What is needed:
Your answer should consist only of the lines below from the one with "hold / removal,carry_q,carry_q,0.26,2" through the one with "-- run 2: per-layer", copied exactly.

Source material:

## config.mk

```make
export PLATFORM = sky130hd
export DESIGN_NAME = addr_serial_ft
export DESIGN_NICKNAME = d
export VERILOG_FILES = /design/src/rtl/addr_serial_pkg.sv /design/src/rtl/addr_digit_slice.sv /design/src/rtl/addr_serial_ft.sv
export SDC_FILE = /design/constraint.sdc
export NUM_CORES = 1
export LEC_CHECK = 0
export ABC_AREA = 1
export CORE_ASPECT_RATIO = 0.8
export CORE_UTILIZATION = 30
export CTS_CLUSTER_DIAMETER = 150
export CTS_CLUSTER_SIZE = 30
export DETAILED_ROUTE_END_ITERATION = 7
export GPL_TIMING_DRIVEN = 1
export HOLD_SLACK_MARGIN = 0.15
export PLACE_DENSITY_LB_ADDON = 0.25
export SLEW_MARGIN = 10
export SYNTH_ARGS = -nofsm -noshare
export SYNTH_HDL_FRONTEND = slang
export SYNTH_SLANG_ARGS = --single-unit
```

## constraint.sdc

```tcl
create_clock -name clk -period 2.65 [get_ports clk]
set_clock_uncertainty 0.2 [all_clocks]
set_input_delay 0.6625 -clock clk [delete_from_list [all_inputs] [get_ports clk]]
set_output_delay 0.6625 -clock clk [all_outputs]
set_load 0.02 [all_outputs]
```

## src/rtl/addr_serial_pkg.sv

```systemverilog
// Shared definitions for the digit-serial adder.
//   state_t   : controller state encoding (IDLE, RUN, DONE)
//   mod3      : residue modulo 3 of a value of up to 64 bits
//   mod3_add  : (x + y) mod 3 for two residues
package addr_serial_pkg;

    typedef enum logic [1:0] {
        IDLE = 2'd0,
        RUN  = 2'd1,
        DONE = 2'd2
    } state_t;

    localparam int unsigned RES_MAX_W = 64;

    // MSB-first Horner evaluation: r = (2*r + bit) mod 3.
    function automatic logic [1:0] mod3(input logic [RES_MAX_W-1:0] v);
        logic [1:0] r;
        r = '0;
        for (int unsigned i = RES_MAX_W; i > 0; i--) begin
            r = 2'({r, v[i-1]} % 3'd3);
        end
        return r;
    endfunction

    function automatic logic [1:0] mod3_add(input logic [1:0] x, input logic [1:0] y);
        return 2'(({1'b0, x} + {1'b0, y}) % 3'd3);
    endfunction

endpackage

```

## src/rtl/addr_digit_slice.sv

```systemverilog
// Combinational DIGIT-bit adder slice.
//   a, b : DIGIT-bit operand digits
//   cin  : carry in
//   s    : DIGIT-bit digit sum
//   cout : carry out
module addr_digit_slice #(
    parameter int DIGIT = 2
) (
    input  logic [DIGIT-1:0] a,
    input  logic [DIGIT-1:0] b,
    input  logic             cin,
    output logic [DIGIT-1:0] s,
    output logic             cout
);

    always_comb begin
        {cout, s} = {1'b0, a} + {1'b0, b} + {{DIGIT{1'b0}}, cin};
    end

endmodule

```

## src/rtl/addr_serial_ft.sv

```systemverilog
// Digit-serial unsigned adder with optional mod-3 residue check.
// Adds DIGIT bits per clock; a result appears WIDTH/DIGIT cycles after accept.
// Optional feature macro: ADDR_RESIDUE_CHECK_EN (residue check driving err).
//   clk, rst            : clock, synchronous active-high reset
//   in_valid/in_ready   : operand handshake (a, b)
//   out_valid/out_ready : result handshake (sum, err)
//   sum                 : WIDTH+1 bit sum, MSB is carry-out
//   err                 : residue mismatch for the held result
module addr_serial_ft #(
    parameter int WIDTH = 8,
    parameter int DIGIT = 2
) (
    input  logic             clk,
    input  logic             rst,
    input  logic             in_valid,
    output logic             in_ready,
    input  logic [WIDTH-1:0] a,
    input  logic [WIDTH-1:0] b,
    output logic             out_valid,
    input  logic             out_ready,
    output logic [WIDTH:0]   sum,
    output logic             err
);
    import addr_serial_pkg::*;

    localparam int NDIG = (DIGIT >= 1) ? WIDTH / DIGIT : 1;
    localparam int CW   = $clog2(NDIG + 1);

    if (DIGIT < 1 || DIGIT > WIDTH) begin : g_bad_digit
        $error("addr_serial_ft: DIGIT must be within 1..WIDTH");
    end else if (WIDTH % DIGIT != 0) begin : g_bad_div
        $error("addr_serial_ft: WIDTH must be a multiple of DIGIT");
    end

    state_t           state_q, state_d;
    logic [WIDTH-1:0] a_q, a_d, b_q, b_d;
    logic [WIDTH:0]   sum_q, sum_d;
    logic             carry_q, carry_d;
    logic [CW-1:0]    cnt_q, cnt_d;
    logic [DIGIT-1:0] dig_s;
    logic             dig_cout;
    logic [WIDTH-1:0] sum_shift;

    addr_digit_slice #(.DIGIT(DIGIT)) u_slice (
        .a    (a_q[DIGIT-1:0]),
        .b    (b_q[DIGIT-1:0]),
        .cin  (carry_q),
        .s    (dig_s),
        .cout (dig_cout)
    );

    // New digit enters at the top; with a single digit it is the whole word.
    if (DIGIT == WIDTH) begin : g_one_digit
        assign sum_shift = dig_s;
    end else begin : g_multi_digit
        assign sum_shift = {dig_s, sum_q[WIDTH-1:DIGIT]};
    end

`ifdef ADDR_RESIDUE_CHECK_EN
    if (WIDTH + 1 > RES_MAX_W) begin : g_bad_res_width
        $error("addr_serial_ft: residue check supports WIDTH up to 63");
    end

    logic       err_q, err_d;
    logic [1:0] res_q, res_d;
`endif

    always_comb begin
        state_d = state_q;
        a_d     = a_q;
        b_d     = b_q;
        sum_d   = sum_q;
        carry_d = carry_q;
        cnt_d   = cnt_q;
`ifdef ADDR_RESIDUE_CHECK_EN
        err_d   = err_q;
        res_d   = res_q;
`endif
        case (state_q)
            IDLE: begin
                if (in_valid) begin
                    a_d     = a;
                    b_d     = b;
                    carry_d = 1'b0;
                    cnt_d   = '0;
                    state_d = RUN;
`ifdef ADDR_RESIDUE_CHECK_EN
                    err_d   = 1'b0;
                    res_d   = mod3_add(mod3(RES_MAX_W'(a)), mod3(RES_MAX_W'(b)));
`endif
                end
            end
            RUN: begin
                sum_d   = {dig_cout, sum_shift};
                carry_d = dig_cout;
                a_d     = a_q >> DIGIT;
                b_d     = b_q >> DIGIT;
                cnt_d   = cnt_q + 1'b1;
                if (cnt_q == CW'(NDIG - 1)) begin
                    state_d = DONE;
`ifdef ADDR_RESIDUE_CHECK_EN
                    err_d   = (mod3(RES_MAX_W'(sum_d)) != res_q);
`endif
                end
            end
            DONE: begin
                if (out_ready) begin
                    state_d = IDLE;
                end
            end
            default: state_d = IDLE;
        endcase
    end

    always_ff @(posedge clk) begin
        if (rst) begin
            state_q <= IDLE;
            a_q     <= '0;
            b_q     <= '0;
            sum_q   <= '0;
            carry_q <= 1'b0;
            cnt_q   <= '0;
`ifdef ADDR_RESIDUE_CHECK_EN
            err_q   <= 1'b0;
            res_q   <= '0;
`endif
        end else begin
            state_q <= state_d;
            a_q     <= a_d;
            b_q     <= b_d;
            sum_q   <= sum_d;
            carry_q <= carry_d;
            cnt_q   <= cnt_d;
`ifdef ADDR_RESIDUE_CHECK_EN
            err_q   <= err_d;
            res_q   <= res_d;
`endif
        end
    end

    assign in_ready  = (state_q == IDLE);
    assign out_valid = (state_q == DONE);
    assign sum       = sum_q;
`ifdef ADDR_RESIDUE_CHECK_EN
    assign err       = err_q;
`else
    assign err       = 1'b0;
`endif

endmodule

```

==> results by group, run 1 <==
Final layout
  – NumNets Final: 273
  – Filler cells: 529
  – Finished Cell Area: 1890 µm²
  – Syn-to-layout area delta: 25.8%
  – Diode count: 0
  – Share of layout cells above drive strength 1: 6.45%

Critical path
  – Worst-path cell chain: inv_2, nor2_1, clkdlybuf4s50_1
  – CP Data Required Time: 1.79 ns
  – Buf+Inv Stages, Crit Path: 2
  – Crit-path max cell delay: 0.62 ns
  – Max FO, Critical Path: 3
  – Critical path class: reg2out
  – CP max stage cell: clkdlybuf4s50_1
  – Crit path launch type: flip-flop
  – CP arrival: 1.56 ns
  – CP Capture Type: primary output
  – Reg2reg setup slack: 0.91 ns
  – CP top delay family: buffers and inverters

CTS
  – Num CTS Buffers: 5
  – CTS tree: yes
  – CTS Sinks: 31
  – Bufs on Longest Clock Path: 2
  – Total setup buffers inserted after CTS: 0
  – Worst-skew pair later-pin latency: 0.28 ns
  – H-Tree Depth: 2
  – Clock Pin Slew Worst Setup and Hold Paths: 0.06 ns
  – Post-CTS Resized: 0
  – Root Buffer: clkbuf_8
  – Hold_buf cts: 0

Outcome
  – Status: finished, final reports clean

Yosys
  – Post-synthesis xor/xnor area fraction: 0%
  – Adder-Cell Fraction of Synth Area: 4.34%
  – Synthesized cell area: 1500 µm²
  – Synth area leader: dfxtp_1
  – Synth top area share: 41.4%
  – Synthesized area per cell: 6.81 µm²
  – Yosys warnings: 0
  – Syn Nets: 244
  – Post-synthesis register bit count: 31
  – Post-synthesis compound-gate area fraction: 11.0%
  – Largest family of logic cells by synthesized area: simple AND/OR/NAND/NOR gates
  – Number of synthesized flops with an enable pin: 0
  – Post-synthesis mux area share: 0%
  – Post-Syn Instances: 220
  – Main synth FF type: dfxtp_1
  – FFs w/ async S/R, synth: 0%
  – Commonest cells in the netlist: nand2_1, inv_1, dfxtp_1, nor2_1, a21oi_1
  – Synth unique cells: 21
  – Most frequent cell after synthesis: nand2_1
  – Synth top area cells: dfxtp_1, nand2_1, inv_1
  – Sequential area share after synthesis: 41.4%
  – Simple-gate share of the synthesized area: 27.6%

Timing
  – Worst hold slack: 0.266 ns
  – Setup violators final: 0
  – Max frequency: 413 MHz
  – Slew Viols, Final: 0
  – Setup TNS: 0 ns
  – RSZ-0062 raised after global routing: false
  – Fin crit share: 91.4%
  – Final Hold Viols: 0
  – Min cycle time layout: 2.42 ns

Route
  – Via count: 1,307
  – Residual DRC count: 0
  – Vias per cell: 4.24
  – Met3 wire len: 187 µm
  – Top Metal Used: met4
  – First-pass DRT Iterations: 4
  – Routed length on met1: 1490 µm
  – Routed met2 length: 1110 µm
  – Initial drt markers: 47
  – Wire length per cell: 9.26 µm
  – DRT Wirelength: 2850 µm
  – Final ANT Viol Nets: 0

Power
  – Lkg Pwr: 0.000854 µW
  – VDD IR max: 0.000214 V
  – Pwr dens: 569 nW/µm²
  – PnR Total Power: 1070 µW

GRT
  – Largest net degree at the start of global routing: 33
  – First-pass GRT wire length: 4970 µm
  – Initial antenna violation count: 0
  – Gr usage total: 12.6%
  – Vias in the first global route: 1,138
  – Total grt overflow: 0

Floorplan
  – Core Box Area: 4680 µm²
  – Die X-Extent: 81.0 µm
  – Top Ports: 32
  – Rows: 22
  – Starting density of the core: 32.0%
  – Chip height: 65.2 µm
  – Die Area: 5280 µm²

Place
  – Dpl hpwl: 1950 µm
  – Placed Area: 1810 µm²
  – Input/output buffers: 30
  – GP Congestion: 0.724

Min path
  – Hold crit path type: reg2reg

Flow run
  – Max-cap viol count: 0
[sequential cells by signal, indices dropped and copies added, names as in the netlist]
register	count
cnt_q	3
a_q	8
carry_q	1
sum	9
state_q	2
b_q	8
[worst min-delay path: cells and delay by family (launching register included)]
| family | cells | cell delay (ns) |
|---|---|---|
| flops | 1 | 0.31 |
| compound gates | 1 | 0.05 |
| simple gates | 1 | 0.06 |
[layer usage]
metal,GRT usage [%],vias to the layer above
met1,15.8,561
met3,4.31,7
met2,18.8,36
met4,6.70,0
met5,0,-
li1,-,703
[kinds of logic (layout without fill, tap and decap cells)]
group | Yosys count | in the layout
AOI/OAI and AO/OA | 30 | 30
adders and majority gates | 4 | 4
buffers and inverters | 49 | 77
DFF | 31 | 31
other | 1 | 1
and+or+nand+nor | 105 | 105
[final timing paths]
kind	from	to	depth (start not counted)
worst max-delay path	state_q[1]	out_valid	3
worst min-delay path	b_q[6]	b_q[6]	2
worst max register to register	a_q[0]	sum[7]	6
worst min register to register	b_q[6]	b_q[6]	2
[cells in the final DEF, fill, tap and decap left out, drive strengths merged]
cell type      count
conb               1
nand2             67
buf                4
o21ai              8
inv               37
fa                 2
clkdlybuf4s50     30
a21oi             22
or2                1
clkbuf             6
nand3              4
ha                 2
nor2              33
dfxtp             31
[stage by stage]
| stage | setup WS (ns) | utilization [%] | std cells |
|---|---|---|---|
| floorplan | 0.966 | - | 220 |
| global placement | 0.477 | 38.7 | 302 |
| detailed placement | 0.437 | 38.7 | 302 |
| CTS | 0.200 | 40.3 | 308 |
| global route | 0.134 | 40.3 | 308 |
| finish | 0.227 | 40.3 | 308 |
[cell type report]
cell class                 instances  area, µm²  area share, %
clock buffer                       6       72.6           3.85
inverter                          37        139           7.37
multi-input combinational        140        648           34.4
sequential                        31        621           32.9
tap                               60       75.1           3.98
timing repair buffer              34        330           17.5
[report_power, final]
group	total (µW)	switching [µW]	internal, µW	leakage (µW)
registers	519	15.7	504	0.000256
logic	220	122	98.4	0.000561
clock network	334	159	175	0.0000371
total	1070	297	777	0.000854
Note: power is estimated with default switching activity, not from simulation.
==> run 2: changes to the inputs <==
--- a/config.mk
+++ b/config.mk
@@ -6,7 +6,9 @@
 export NUM_CORES = 1
 export LEC_CHECK = 0
 export ABC_AREA = 1
+export CAP_MARGIN = 20
 export CORE_ASPECT_RATIO = 0.8
+export CORE_MARGIN = 2
 export CORE_UTILIZATION = 30
 export CTS_CLUSTER_DIAMETER = 150
 export CTS_CLUSTER_SIZE = 30
==> run 2 against run 1 <==
Against the previous run: wire length increased by 1.6%; worst hold slack got worse by 0.0046 ns; maximum frequency decreased by 0.13%; largest cell class unchanged.
==> results by group, run 2 (synthesized netlist as in run 1, its figures left out) <==
Outcome
  – Status: finished, final reports clean (unchanged)

Critical path
  – CP Data Required Time: 1.79 ns (about the same)
  – Critical path class: reg2out (unchanged)
  – Crit path launch type: flip-flop (unchanged)
  – Max FO, Critical Path: 6 (was 3)
  – CP Capture Type: primary output (unchanged)
  – CP arrival: 1.56 ns (about the same)

CTS
  – H-Tree Depth: 2 (unchanged)
  – CTS tree: yes (unchanged)
  – Worst-skew pair later-pin latency: 0.28 ns (about the same)
  – Hold_buf cts: 0 (unchanged)
  – CTS Sinks: 31 (unchanged)
  – Clock Pin Slew Worst Setup and Hold Paths: 0.06 ns (about the same)
  – Num CTS Buffers: 5 (unchanged)
  – Root Buffer: clkbuf_8 (unchanged)
  – Bufs on Longest Clock Path: 2 (unchanged)
  – Post-CTS Resized: 0 (unchanged)
  – Total setup buffers inserted after CTS: 0 (unchanged)

Power
  – Pwr dens: 583 nW/µm² (was 569 nW/µm²)
  – Lkg Pwr: 0.000864 µW (was 0.000854 µW)
  – VDD IR max: 0.000266 V (was 0.000214 V)

Route
  – Residual DRC count: 0 (unchanged)
  – Final ANT Viol Nets: 0 (unchanged)
  – Vias per cell: 4.10 (was 4.24)
  – First-pass DRT Iterations: 4 (unchanged)
  – Wire length per cell: 9.37 µm (was 9.26 µm)
  – Via count: 1,267 (was 1,307)
  – DRT Wirelength: 2900 µm (was 2850 µm)
  – Initial drt markers: 55 (was 47)

Floorplan
  – Rows: 22 (unchanged)
  – Starting density of the core: 31.8% (was 32.0%)
  – Core Box Area: 4710 µm² (was 4680 µm²)
  – Chip height: 67.2 µm (was 65.2 µm)
  – Top Ports: 32 (unchanged)
  – Die Area: 5580 µm² (was 5280 µm²)
  – Die X-Extent: 83.0 µm (was 81.0 µm)

Timing
  – Setup TNS: 0 ns (unchanged)
  – Setup violators final: 0 (unchanged)
  – Max frequency: 412 MHz (was 413 MHz)
  – Min cycle time layout: 2.43 ns (was 2.42 ns)
  – RSZ-0062 raised after global routing: false (unchanged)
  – Final Hold Viols: 0 (unchanged)
  – Worst hold slack: 0.261 ns (was 0.266 ns)
  – Fin crit share: 91.6% (was 91.4%)
  – Slew Viols, Final: 0 (unchanged)

Final layout
  – Share of layout cells above drive strength 1: 7.23% (was 6.45%)
  – NumNets Final: 273 (unchanged)
  – Diode count: 0 (unchanged)
  – Number of flip-flops under the largest register name: 9 (unchanged)
  – Syn-to-layout area delta: 26.8% (was 25.8%)
  – Most frequent cells in the layout: nand2_1, inv_1, nor2_1, dfxtp_1, clkdlybuf4s50_1 (unchanged)
  – Most common cell after layout, fill and taps aside: nand2_1 (unchanged)
  – Fin cells: 309 (was 308)
  – Filler cells: 530 (was 529)
  – Multi-input gate area: 648 µm² (unchanged)
  – FF/Latch Area: 621 µm² (unchanged)

GRT
  – Gr usage total: 11.2% (was 12.6%)
  – First-pass GRT wire length: 4850 µm (was 4970 µm)
  – Vias in the first global route: 1,140 (was 1,138)
  – Largest net degree at the start of global routing: 33 (unchanged)
  – Total grt overflow: 0 (unchanged)
  – Initial antenna violation count: 0 (unchanged)

Place
  – Placed Instances: 302 (unchanged)
  – Dpl hpwl: 1990 µm (was 1950 µm)
  – GP Congestion: 0.721 (was 0.724)
  – Input/output buffers: 30 (unchanged)

Flow run
  – Max-cap viol count: 0 (unchanged)

Min path
  – Hold crit path type: reg2reg (unchanged)
-- run 2: worst paths after layout --
path,from,end,slack (ns),cells past startpoint
setup / recovery,state_q[1],in_ready,0.22,2
hold / removal,carry_q,carry_q,0.26,2
setup reg to reg,a_q[0],sum[7],0.90,6
hold reg to reg,carry_q,carry_q,0.26,2
-- run 2: power breakdown --
group	total (µW)	internal [µW]	switching, µW
combinational	221	98.1	123
sequential	519	504	15.4
clock	367	203	164
-- run 2: final cells by class --
| cell class | instances | area share (%) |
|---|---|---|
| inverters | 37 | 7.31 |
| clock buffers | 6 | 4.34 |
| flip-flops and latches | 31 | 32.7 |
| well taps | 60 | 3.95 |
| multi-input cells | 140 | 34.1 |
| repair buffers | 34 | 17.4 |
| clock inverters | 1 | 0.263 |
-- run 2: per-layer routing --
metal | part of all wire (%) | GRT usage, % | wire [µm]
met2 | 40 | 17.9 | 1150
met1 | 53 | 13.3 | 1550
met5 | 0 | 0 | 0
met3 | 4.9 | 3.79 | 142
met4 | 2.0 | 6.15 | 59
-- run 2: critical path, stage by stage, from the launching register on --
cell,delay (ns)
dfxtp_1,0.36
nor2_2,0.27
clkdlybuf4s50_1,0.65
-- run 2: metrics by stage --
| step | power [µW] | utilization [%] | area [µm²] | worst slack, ns |
|---|---|---|---|---|
| final | 1110 | 40.4 | 1900 | 0.224 |
| after detailed placement | 753 | 38.5 | 1810 | 0.450 |
| after global placement | 751 | 38.5 | 1810 | 0.477 |
| after floorplan | 684 | - | 1500 | 0.966 |
| after global routing | 1170 | 40.4 | 1900 | 0.129 |
| after CTS | 1130 | 40.4 | 1900 | 0.205 |
==> run 3: changes to the inputs <==
--- a/config.mk
+++ b/config.mk
@@ -7,8 +7,7 @@
 export LEC_CHECK = 0
 export ABC_AREA = 1
 export CAP_MARGIN = 20
-export CORE_ASPECT_RATIO = 0.8
-export CORE_MARGIN = 2
+export CORE_ASPECT_RATIO = 1.2
 export CORE_UTILIZATION = 30
 export CTS_CLUSTER_DIAMETER = 150
 export CTS_CLUSTER_SIZE = 30
==> run 3 against run 2 <==
Against the previous run: final cell count is 0.32% lower; setup slack better by 0.018 ns; design area is 0.53% higher; critical path depth grew 1.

Written answer:
hold / removal,carry_q,carry_q,0.26,2
setup reg to reg,a_q[0],sum[7],0.90,6
hold reg to reg,carry_q,carry_q,0.26,2
-- run 2: power breakdown --
group	total (µW)	internal [µW]	switching, µW
combinational	221	98.1	123
sequential	519	504	15.4
clock	367	203	164
-- run 2: final cells by class --
| cell class | instances | area share (%) |
|---|---|---|
| inverters | 37 | 7.31 |
| clock buffers | 6 | 4.34 |
| flip-flops and latches | 31 | 32.7 |
| well taps | 60 | 3.95 |
| multi-input cells | 140 | 34.1 |
| repair buffers | 34 | 17.4 |
| clock inverters | 1 | 0.263 |
-- run 2: per-layer routing --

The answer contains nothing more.